So wurde aus Christopher Columbus.

„Vielleicht ist sein Fahrrad unter ihm zusammengebrochen!“ kicherte Mark (Columbus hatte ein paar Kilos zu viel auf den Rippen).
Ich grinste kurz und sah dann nach oben. Hier und da waren die Wolken noch dunkler geworden als zuvor. „Wehe, wenn es regnet!“ drohte ich.
„Meine Ma meinte es hält sich.“ Mark gähnte lautstark und schüttelte seinen Kopf. „Da ist er“, rief ich und zeigte die Straße hinunter. Von Weitem sahen wir Columbus in die Pedale treten. Er ließ sich von 2 Autos (die im Schneckentempo fuhren) überholen, bevor er endlich die Kreuzung erreichte. Die Anstrengung war ihm deutlich anzusehen. Schweißflecken hatten sich auf seinem Shirt gebildet und seine Stirn glänzte. „Sorry Leute“, sagte er und rang nach Luft, „meine Eltern haben mich den ganzen Morgen bequatscht und wollten es mir ausreden. Wollten mich fast nicht gehen lassen.“
„Kommt mir bekannt vor“, sagte ich. Columbus spuckte aus. „Lasst uns losfahren“, sagte Mark und rollte
bereits vom Gehsteig herunter. Columbus ließ sich zwar anmerken, dass er gerne noch 5 Minuten durch geschnauft hätte, sagte aber nichts.

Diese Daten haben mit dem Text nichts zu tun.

## src/rtl/xmp_pkg.sv

```systemverilog
package xmp_pkg;

    // Port counts are fixed by the architecture; replica count follows from them.
    localparam int unsigned N_WR    = 2;
    localparam int unsigned N_RD    = 2;
    localparam int unsigned N_REP   = N_RD + N_WR - 1;
    // Replica index reserved for the opposite write port's lookup.
    localparam int unsigned REP_RMW = N_RD;

    // Which word a staged write XORs its data with.
    typedef enum logic [0:0] {
        ENC_OWN_OLD = 1'b0,   // the captured word of the opposite bank
        ENC_PARTNER = 1'b1    // the opposite port's encoded word staged alongside
    } enc_src_e;

endpackage

```

## src/rtl/xmp_bank_replica.sv

```systemverilog
module xmp_bank_replica #(
    parameter int unsigned DATA_W = 8,
    parameter int unsigned DEPTH  = 16,
    parameter int unsigned AW     = (DEPTH > 1) ? $clog2(DEPTH) : 1
) (
    input  logic              clk,
    input  logic              rst,
    input  logic              we,
    input  logic [AW-1:0]     waddr,
    input  logic [DATA_W-1:0] wdata,
    input  logic [AW-1:0]     raddr,
    output logic [DATA_W-1:0] rdata
);

    logic [DATA_W-1:0] mem [DEPTH];

    always_ff @(posedge clk) begin
        if (rst) begin
            for (int i = 0; i < int'(DEPTH); i++) mem[i] <= '0;
        end else if (we) begin
            mem[waddr] <= wdata;
        end
    end

    assign rdata = mem[raddr];

    // a committed word is present at its address after the edge
    a_r3_word_committed: assert property (@(posedge clk) disable iff (rst)
        ($past(we) && !$past(rst)) |-> (mem[$past(waddr)] == $past(wdata)));

endmodule

```

## src/rtl/xmp_bank_group.sv

```systemverilog
module xmp_bank_group #(
    parameter int unsigned DATA_W = 8,
    parameter int unsigned DEPTH  = 16,
    parameter int unsigned NREP   = 3,
    parameter int unsigned AW     = (DEPTH > 1) ? $clog2(DEPTH) : 1
) (
    input  logic                        clk,
    input  logic                        rst,
    input  logic                        we,
    input  logic [AW-1:0]               waddr,
    input  logic [DATA_W-1:0]           wdata,
    input  logic [NREP-1:0][AW-1:0]     raddr,
    output logic [NREP-1:0][DATA_W-1:0] rdata
);

    for (genvar r = 0; r < int'(NREP); r++) begin : g_rep
        xmp_bank_replica #(
            .DATA_W (DATA_W),
            .DEPTH  (DEPTH),
            .AW     (AW)
        ) u_rep (
            .clk   (clk),
            .rst   (rst),
            .we    (we),
            .waddr (waddr),
            .wdata (wdata),
            .raddr (raddr[r]),
            .rdata (rdata[r])
        );

        if (r > 0) begin : g_chk
            // every copy of a bank holds the same contents
            a_r10_copies_agree: assert property (@(posedge clk) disable iff (rst)
                (raddr[r] == raddr[0]) |-> (rdata[r] == rdata[0]));
        end
    end

endmodule

```

## src/rtl/xmp_wr_lane.sv

```systemverilog
module xmp_wr_lane
    import xmp_pkg::*;
#(
    parameter int unsigned DATA_W = 8,
    parameter int unsigned AW     = 4
) (
    input  logic              clk,
    input  logic              rst,
    input  logic              req_we,
    input  logic [AW-1:0]     req_addr,
    input  logic [DATA_W-1:0] req_data,
    input  logic [DATA_W-1:0] req_old,      // opposite bank word, already forwarded
    input  enc_src_e          req_src,
    input  logic [DATA_W-1:0] partner_enc,  // opposite port's staged encoded word
    output logic              st_we,
    output logic [AW-1:0]     st_addr,
    output logic [DATA_W-1:0] st_enc
);

    typedef struct packed {
        logic              we;
        logic [AW-1:0]     addr;
        logic [DATA_W-1:0] data;
        logic [DATA_W-1:0] old;
        enc_src_e          src;
    } stage_t;

    stage_t st_q;

    // First cycle: capture request plus the looked-up opposite word.
    always_ff @(posedge clk) begin
        if (rst) begin
            st_q <= '0;
        end else begin
            st_q <= '{we: req_we, addr: req_addr, data: req_data,
                      old: req_old, src: req_src};
        end
    end

    // Second cycle: form the word the own bank stores.
    always_comb begin
        st_we   = st_q.we;
        st_addr = st_q.addr;
        st_enc  = st_q.data ^ ((st_q.src == ENC_PARTNER) ? partner_enc : st_q.old);
    end

endmodule

```

## src/rtl/xor_mport_mem.sv

```systemverilog
module xor_mport_mem
    import xmp_pkg::*;
#(
    parameter int unsigned DATA_W = 8,
    parameter int unsigned DEPTH  = 16,
    localparam int unsigned AW    = (DEPTH > 1) ? $clog2(DEPTH) : 1
) (
    input  logic              clk,
    input  logic              rst,
    input  logic              wr0_en,
    input  logic [AW-1:0]     wr0_addr,
    input  logic [DATA_W-1:0] wr0_data,
    input  logic              wr1_en,
    input  logic [AW-1:0]     wr1_addr,
    input  logic [DATA_W-1:0] wr1_data,
    input  logic [AW-1:0]     rd0_addr,
    output logic [DATA_W-1:0] rd0_data,
    input  logic [AW-1:0]     rd1_addr,
    output logic [DATA_W-1:0] rd1_data
);

    logic [N_REP-1:0][AW-1:0]     b0_raddr, b1_raddr;
    logic [N_REP-1:0][DATA_W-1:0] b0_rdata, b1_rdata;

    logic              st0_we, st1_we;
    logic [AW-1:0]     st0_addr, st1_addr;
    logic [DATA_W-1:0] enc0, enc1;
    logic [DATA_W-1:0] old0, old1;
    enc_src_e          src1;

    logic [N_RD-1:0][AW-1:0]     ext_addr;
    logic [N_RD-1:0][DATA_W-1:0] rd_nxt, rd_q;

    assign ext_addr = {rd1_addr, rd0_addr};

    // Replica N_RD of each bank serves the opposite write port's lookup.
    assign b0_raddr = {wr1_addr, ext_addr};
    assign b1_raddr = {wr0_addr, ext_addr};

    xmp_bank_group #(.DATA_W(DATA_W), .DEPTH(DEPTH), .NREP(N_REP), .AW(AW)) u_bank0 (
        .clk   (clk),
        .rst   (rst),
        .we    (st0_we),
        .waddr (st0_addr),
        .wdata (enc0),
        .raddr (b0_raddr),
        .rdata (b0_rdata)
    );

    xmp_bank_group #(.DATA_W(DATA_W), .DEPTH(DEPTH), .NREP(N_REP), .AW(AW)) u_bank1 (
        .clk   (clk),
        .rst   (rst),
        .we    (st1_we),
        .waddr (st1_addr),
        .wdata (enc1),
        .raddr (b1_raddr),
        .rdata (b1_rdata)
    );

    // Lookup of the opposite bank, with the word it is about to commit forwarded.
    always_comb begin
        old0 = (st1_we && (st1_addr == wr0_addr)) ? enc1 : b1_rdata[REP_RMW];
        old1 = (st0_we && (st0_addr == wr1_addr)) ? enc0 : b0_rdata[REP_RMW];
        // Same-edge same-address: port 1 encodes against port 0's new word.
        src1 = (wr0_en && wr1_en && (wr0_addr == wr1_addr)) ? ENC_PARTNER : ENC_OWN_OLD;
    end

    xmp_wr_lane #(.DATA_W(DATA_W), .AW(AW)) u_lane0 (
        .clk         (clk),
        .rst         (rst),
        .req_we      (wr0_en),
        .req_addr    (wr0_addr),
        .req_data    (wr0_data),
        .req_old     (old0),
        .req_src     (ENC_OWN_OLD),
        .partner_enc ('0),
        .st_we       (st0_we),
        .st_addr     (st0_addr),
        .st_enc      (enc0)
    );

    xmp_wr_lane #(.DATA_W(DATA_W), .AW(AW)) u_lane1 (
        .clk         (clk),
        .rst         (rst),
        .req_we      (wr1_en),
        .req_addr    (wr1_addr),
        .req_data    (wr1_data),
        .req_old     (old1),
        .req_src     (src1),
        .partner_enc (enc0),
        .st_we       (st1_we),
        .st_addr     (st1_addr),
        .st_enc      (enc1)
    );

    // External reads: XOR of both banks, staged writes bypassed in.
    for (genvar r = 0; r < int'(N_RD); r++) begin : g_rd
        logic [DATA_W-1:0] w0, w1;
        always_comb begin
            w0        = (st0_we && (st0_addr == ext_addr[r])) ? enc0 : b0_rdata[r];
            w1        = (st1_we && (st1_addr == ext_addr[r])) ? enc1 : b1_rdata[r];
            rd_nxt[r] = w0 ^ w1;
        end
    end

    always_ff @(posedge clk) begin
        if (rst) rd_q <= '0;
        else     rd_q <= rd_nxt;
    end

    assign rd0_data = rd_q[0];
    assign rd1_data = rd_q[1];

    // first cycle out of reset presents zero on both read ports
    a_r1_reset_reads_zero: assert property (@(posedge clk) disable iff (rst)
        $past(rst) |-> (rd0_data == '0 && rd1_data == '0));

    // a same-edge collision decodes to port 1's data
    a_r8_collision_port1_wins: assert property (@(posedge clk) disable iff (rst)
        (!$past(rst) && $past(wr0_en && wr1_en && (wr0_addr == wr1_addr)))
        |-> ((enc0 ^ enc1) == $past(wr1_data)));

    // an accepted write is staged for commit in the following cycle
    a_r6_write_staged: assert property (@(posedge clk) disable iff (rst)
        (!$past(rst) && $past(wr1_en)) |-> (st1_we && st1_addr == $past(wr1_addr)));

endmodule

```

## config.mk

```make
export PLATFORM = sky130hd
export DESIGN_NAME = xor_mport_mem
export DESIGN_NICKNAME = d
export VERILOG_FILES = /design/src/rtl/xmp_pkg.sv /design/src/rtl/xmp_bank_replica.sv /design/src/rtl/xmp_bank_group.sv /design/src/rtl/xmp_wr_lane.sv /design/src/rtl/xor_mport_mem.sv
export SDC_FILE = /design/constraint.sdc
export NUM_CORES = 1
export LEC_CHECK = 0
export BUFFER_PORTS_ARGS = -buffer_cell sky130_fd_sc_hd__buf_2
export CORE_ASPECT_RATIO = 1.75
export CORE_MARGIN = 4
export CORE_UTILIZATION = 30
export DETAILED_ROUTE_END_ITERATION = 8
export GPL_ROUTABILITY_DRIVEN = 0
export PLACE_DENSITY = 0.51
export SKIP_LAST_GASP = 1
export SLEW_MARGIN = 20
export SYNTH_ARGS = -nofsm -noshare
export SYNTH_HDL_FRONTEND = slang
export SYNTH_SLANG_ARGS = --single-unit
```

## constraint.sdc

```tcl
create_clock -name clk -period 2.6 [get_ports clk]
set_input_delay 0.13 -clock clk [delete_from_list [all_inputs] [get_ports clk]]
set_output_delay 0.13 -clock clk [all_outputs]
set_load 0.05 [all_outputs]
```

=== Yosys cells after proc, flatten, opt, wreduce, memory -nomap -nowiden ===
Memories as Yosys holds them, arrays and structs flattened. A register that Yosys moved wholly into a read port is not among the register bits.
Index checks and enable logic that the tools add are counted.

* Memories: 6
* Output and inout port bits: 16
* Word-level logic and storage cells: 69
* Bits in writable memories: 768
* Register bits after elaboration: 43
* Bits of input ports: 36

* Equality and inequality tests: 5
* Reductions and logical operators: 12
* Multiplexer cells: 33
* Bitwise gates (word level): 4

{| class="wikitable"
|+ Memories
! name !! words !! bits a word !! rd ports !! clocked after memory_dff !! write ports !! line !! source
|-
| u_bank0.g_rep[0].u_rep.mem || 16 || 8 || 1 || 0 || 16 || xmp_bank_replica.sv:15 || <nowiki>logic [DATA_W-1:0] mem [DEPTH];</nowiki>
|-
| u_bank0.g_rep[1].u_rep.mem || 16 || 8 || 1 || 0 || 16 || xmp_bank_replica.sv:15 ||
|-
| u_bank0.g_rep[2].u_rep.mem || 16 || 8 || 1 || 1 || 16 || xmp_bank_replica.sv:15 ||
|-
| u_bank1.g_rep[0].u_rep.mem || 16 || 8 || 1 || 0 || 16 || xmp_bank_replica.sv:15 ||
|-
| u_bank1.g_rep[1].u_rep.mem || 16 || 8 || 1 || 0 || 16 || xmp_bank_replica.sv:15 ||
|-
| u_bank1.g_rep[2].u_rep.mem || 16 || 8 || 1 || 1 || 16 || xmp_bank_replica.sv:15 ||
|}

{| class="wikitable"
|+ Operator list
! kind !! count
|-
| 2-to-1 mux 8 bit || 12
|-
| OR reduction 8 bit || 6
|-
| bitwise XOR 8 bit || 4
|-
| 2-to-1 mux 4 bit || 6
|-
| == test 4 bit || 5
|-
| 2-to-1 mux 1 bit || 15
|-
| logical AND 1 bit || 6
|}

=== Depth between registers and ports, before layout ===
* Depth after elaboration: 6
* Gate-level depth with buffers: 9
* Depth with buffers taken out: 6

=== Cells and area by module ===
From an unflattened synthesis, not the netlist that was laid out.

* Cell total of the unflattened synthesis: 2589
* Area total of the unflattened synthesis: 38486.9 sq um

{| class="wikitable"
|+ Modules (own cells, without submodules)
! module !! cells each !! instances !! seq. area each (sq um) !! area each (sq um)
|-
| xmp_bank_replica || 375 || 6 || 3843.7 || 5861.9
|-
| xor_mport_mem || 205 || 1 || 320.3 || 1721.7
|-
| xmp_wr_lane || 67 || 2 || 440.4 || 797.0
|}

=== Worst setup path after synthesis ===
Ideal clock, no wire load.

* Path kind: register -> register
* Start: register u_lane1.st_q, in the netlist u_lane1.st_addr[0]
* End: register rd_q, in the netlist rd1_data[7]
* Slack: 0.577 ns
* Data arrival time: 1.896 ns
* Stages on the path, launching flop included: 8
* Library setup time: 0.126 ns
* Path buffers: 1
* Data required time: 2.474 ns
* Period minus slack after synthesis: 2.023 ns
* Path through: dfxtp_1 -> clkbuf_1 -> xor2_1 -> nor3_1 -> a21oi_1 -> a222oi_1 -> and4_1 -> nor3_1

* Word-level cells in the longest chain between the ends: 4

{| class="wikitable"
|+ RTL lines
! item !! line !! source
|-
| start, declared || xmp_wr_lane.sv:28 || <nowiki>stage_t st_q;</nowiki>
|-
| start signal, assigned || xmp_wr_lane.sv:35 || <nowiki>st_q <= '{we: req_we, addr: req_addr, data: req_data,</nowiki>
|-
| == test 4 bit || xor_mport_mem.sv:101 || <nowiki>w1 = (st1_we && (st1_addr == ext_addr[r])) ? enc1 : b1_rdata[r];</nowiki>
|-
| logical AND 1 bit || xor_mport_mem.sv:101 ||
|-
| 2-to-1 mux 8 bit || xor_mport_mem.sv:101 ||
|-
| bitwise XOR 8 bit || xor_mport_mem.sv:102 || <nowiki>rd_nxt[r] = w0 ^ w1;</nowiki>
|-
| end signal, assigned || xor_mport_mem.sv:108 || <nowiki>else rd_q <= rd_nxt;</nowiki>
|-
| end, declared || xor_mport_mem.sv:32 || <nowiki>logic [N_RD-1:0][DATA_W-1:0] rd_nxt, rd_q;</nowiki>
|}

Every way passes these cells.
A chain may end at the register's enable or synchronous reset.

=== Worst setup path after layout ===
* Start: register u_lane1.st_q, in the netlist u_lane1.st_addr[2]
* End: register rd_q, in the netlist rd1_data[4]

The elaborated chain is that of the path after synthesis.

==> flow_summary.yaml <==
final_layout:
  seq_area_mm2: 0.00887
  final_cell_mix: "nor2_1, edfxtp_1, mux4_2"
  nNetsFinal: 1460
  fill_cells: 5654
  layout_commonest_cell: "nor2_1"
  drive_above_1_share_pct: 30.5
  multi_input_area_mm2: 0.00866
  instances_no_fill: 2228
  diodes: 0
  final_util_pct: 35.4
  area_growth_pct: 16.8
outcome:
  status: "completed"
setup_path:
  r2r_cells: 7
  r2r_end: "rd1_data[4]$_SDFF_PP0_"
  cp-end-kind: "flop"
  arrival_ns: 2.80
  reg2reg_from: "u_lane1.st_addr[2]$_SDFF_PP0_"
  critPathLaunchType: "flop"
  crit_fanout: 7
  cp.required_ns: 3.05
  r2r_slack_ns: 0.25
  worstSetupPathType: "reg -> reg"
logic_synthesis:
  synth.avg_cell_area_um2: 13.5
  synth_top_area_share_pct: 42.8
  synthXorXnorAreaFrac_pct: 3.06
  synth_area_mm2: 0.0180
  post-synth-top-area-cell: "edfxtp_1"
  synth_top_family_by_area: "multiplexers"
  synth_flop_cell: "edfxtp_1"
  synth_cells: 1327
  synth_mux_area_share_pct: 29.9
  synth_simple_gate_area_share_pct: 12.0
  yosysWarnings: 0
  async_flop_share_pct: 0
  ys_top_cells_by_area: "edfxtp_1, mux4_2, dfxtp_1, nor2_1, mux2i_1"
  synth_compound_area_share_pct: 2.60
  syn-num-nets: 1363
  synth_edf_count: 256
  synth_seq_area_share_pct: 49.4
  ys_seq_elements: 315
  ys_types: 49
  synthAdderAreaFrac_pct: 0
clock_tree:
  worstSkewPairLatency_ns: 0.59
  clk_pin_slew_ns: 0.08
  cts-root-buf: "clkbuf_16"
  htree_levels: 1
  clock_path_buffers: 3
  numCtsBuffers: 30
  cts.sinks: 315
  cts_tree: "built"
sta:
  max_freq_mhz: 425
  hold_violations: 0
  layout_min_cycle_time_ns: 2.35
  tightestPinTransition_ns: 0.816
  setup_viol: 0
  skew_ns: 0.0279
  relSlewSlack_pct: 45.2
  drv_slew: 0
  rsz0062_at_grt: "no"
  finalCritPeriodShare_pct: 90.5
  timing.setup.tns_ns: 0
floorplanning:
  die_area_mm2: 0.0640
  start_util_pct: 30.3
  io_pins: 52
  die_w_um: 193
  coreArea_mm2: 0.0592
  dieHeight_um: 332
  rows: 118
hold_path:
  hold_path_class: "in -> reg"
  hold-path-endpoint: "u_lane0.st_addr[3]$_SDFF_PP0_"
  min_path_cells: 2
  min_from: "wr0_addr[3]"
drt:
  first_pass_iters: 5
  wl_per_cell_um: 29.4
  vias_per_cell: 5.51
  drtIter0Drc: 1151
  drt-total-wl_um: 65500
  ant_nets: 0
  drcViolationCount: 0
  num_vias: 12277
power:
  p_int_mw: 9.30
  power_frac_seq_pct: 45.5
  pwr-share-clk_pct: 36.7
  peakVddDrop_v: 0.000483
  power.density_mw_per_mm2: 619
  p_sw_mw: 3.68
  p_leak_nw: 7.39
  comb_power_share_pct: 17.8
  swShare_pct: 28.4
grt:
  antenna_found_initial: 0
  gr-total-overflow: 0
  grt_pass1_vias: 13019
  grt_pass1_wl_um: 93800
  grtUsageTotal_pct: 20.5
  grt_max_degree: 62
placement:
  dp_hpwl_um: 51600
  io_buffers: 51
  placedCellCount: 2154
flow_run:
  maxCapViolCount: 0
## registers in the layout, summed over array words and instances (netlist names)
signal / cells
u_lane1.st_we: 1
u_lane0.st_addr: 4
u_lane0.st_we: 1
u_lane0.st_q: 16
rd0_data: 8
u_lane1.st_q: 17
u_lane1.st_addr: 4
u_bank1.g_rep.u_rep.mem: 128
rd1_data: 8
u_bank0.g_rep.u_rep.mem: 128
## routing by layer
layer / vias to the layer above / part of all wire, % / wire, um / track usage (%)
met1: 6298 / 30 / 19600 / 19.8
met5: - / 0 / 0 / 0
li1: 5275 / - / - / -
met3: 184 / 4.3 / 2840 / 1.80
met2: 520 / 56 / 36700 / 39.1
met4: 0 / 9.6 / 6300 / 15.2
## cell type report
cell class	count	share of cell area, %
clock buffers	43	4.36
clock inverters	13	0.751
inverters	8	0.143
multi-input cells	893	41.3
flip-flops and latches	315	42.3
well taps	780	4.65
repair buffers	176	6.58
## stage by stage
stage	setup WS, ns	hold WS [ns]	total power [mW]	cell area (um^2)
CTS	0.269	0.00917	13.1	21000
finish	0.248	0.0414	13.0	21000
detailed placement	0.220	0.359	8.31	19700
global placement	0.159	0.341	8.30	19700
global route	0.159	0.0336	13.4	21000
floorplan	0.577	0.258	7.30	18000
## cells by family after synthesis
kind of cell	Yosys count
flip-flops	315
multiplexers	270
AND/OR/NAND/NOR	492
buffers and inverters	119
AO/OA/AOI/OAI	69
XOR/XNOR	62
## worst max-delay path by stage
stage                                   to  slack (ns)                           from  depth (start not counted)
finish              rd1_data[4]$_SDFF_PP0_        0.25  u_lane1.st_addr[2]$_SDFF_PP0_                          7
global route        rd1_data[4]$_SDFF_PP0_        0.16  u_lane1.st_addr[2]$_SDFF_PP0_                          7
CTS                 rd1_data[4]$_SDFF_PP0_        0.27  u_lane1.st_addr[2]$_SDFF_PP0_                          7
detailed placement  rd1_data[0]$_SDFF_PP0_        0.22                    rd1_addr[0]                          8
global placement    rd1_data[0]$_SDFF_PP0_        0.16                    rd1_addr[0]                          8
floorplan           rd1_data[7]$_SDFF_PP0_        0.58  u_lane1.st_addr[0]$_SDFF_PP0_                          7
## power by group through the flow
stage	combinational [mW]	sequential (mW)	clock [mW]
finish	2.31	5.90	4.77
CTS	2.32	5.90	4.85
global route	2.42	5.92	5.04
global placement	2.29	6.01	0
detailed placement	2.29	6.01	0
floorplan	1.30	6.00	0
## timing repair
action                     in CTS  in global routing
buffers inserted                0                  0
gates resized for setup         0                  1
hold buffers                   18                  0
hold endpoints to repair       19                  0
setup endpoints to repair       0                  1
## critical path, stage by stage, from the launching register on
cell      delay [ns]
dfxtp_1         0.48
xor2_1          0.13
nor3_2          0.23
a21oi_1         0.23
a222oi_1        0.70
buf_4           0.23
and4_1          0.18
nor3_1          0.05
## Yosys cell counts, drive strengths merged (8+ instances only)
| library cell | instances |
|---|---|
| xnor2 | 31 |
| mux4 | 210 |
| mux2i | 47 |
| buf | 48 |
| nor2 | 310 |
| nand2b | 33 |
| clkbuf | 63 |
| nand3 | 19 |
| a21oi | 22 |
| dfxtp | 59 |
| nor2b | 29 |
| nand4 | 8 |
| xor2 | 31 |
| o21ai | 8 |
| edfxtp | 256 |
| nor3 | 12 |
| mux2 | 13 |
| inv | 8 |
| nand2 | 57 |
Note: power is estimated with default switching activity, not from simulation.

Es war nicht weit bis hinaus zu den Feldern, und bis dahin ging es wieder fast nur bergab. Der Weg dorthin führte uns durch ein kleines Waldstück. Ein leichter Wind kam auf und zog durch das Herbstlaub der Bäume. „Wollte Julie nicht mit?“, fragte ich Mark. Ich versuchte mir nicht anmerken zu lassen, dass ich sie nur zu gern dabei gehabt hätte.
„Sie ist wahrscheinlich schon dort!“, antwortete Mark desinteressiert.
Der Wald um uns herum rauschte und bewegte sich. Mehrere Autos überholten uns. Wir waren nicht die Einzigen auf dem Weg raus aus der Stadt.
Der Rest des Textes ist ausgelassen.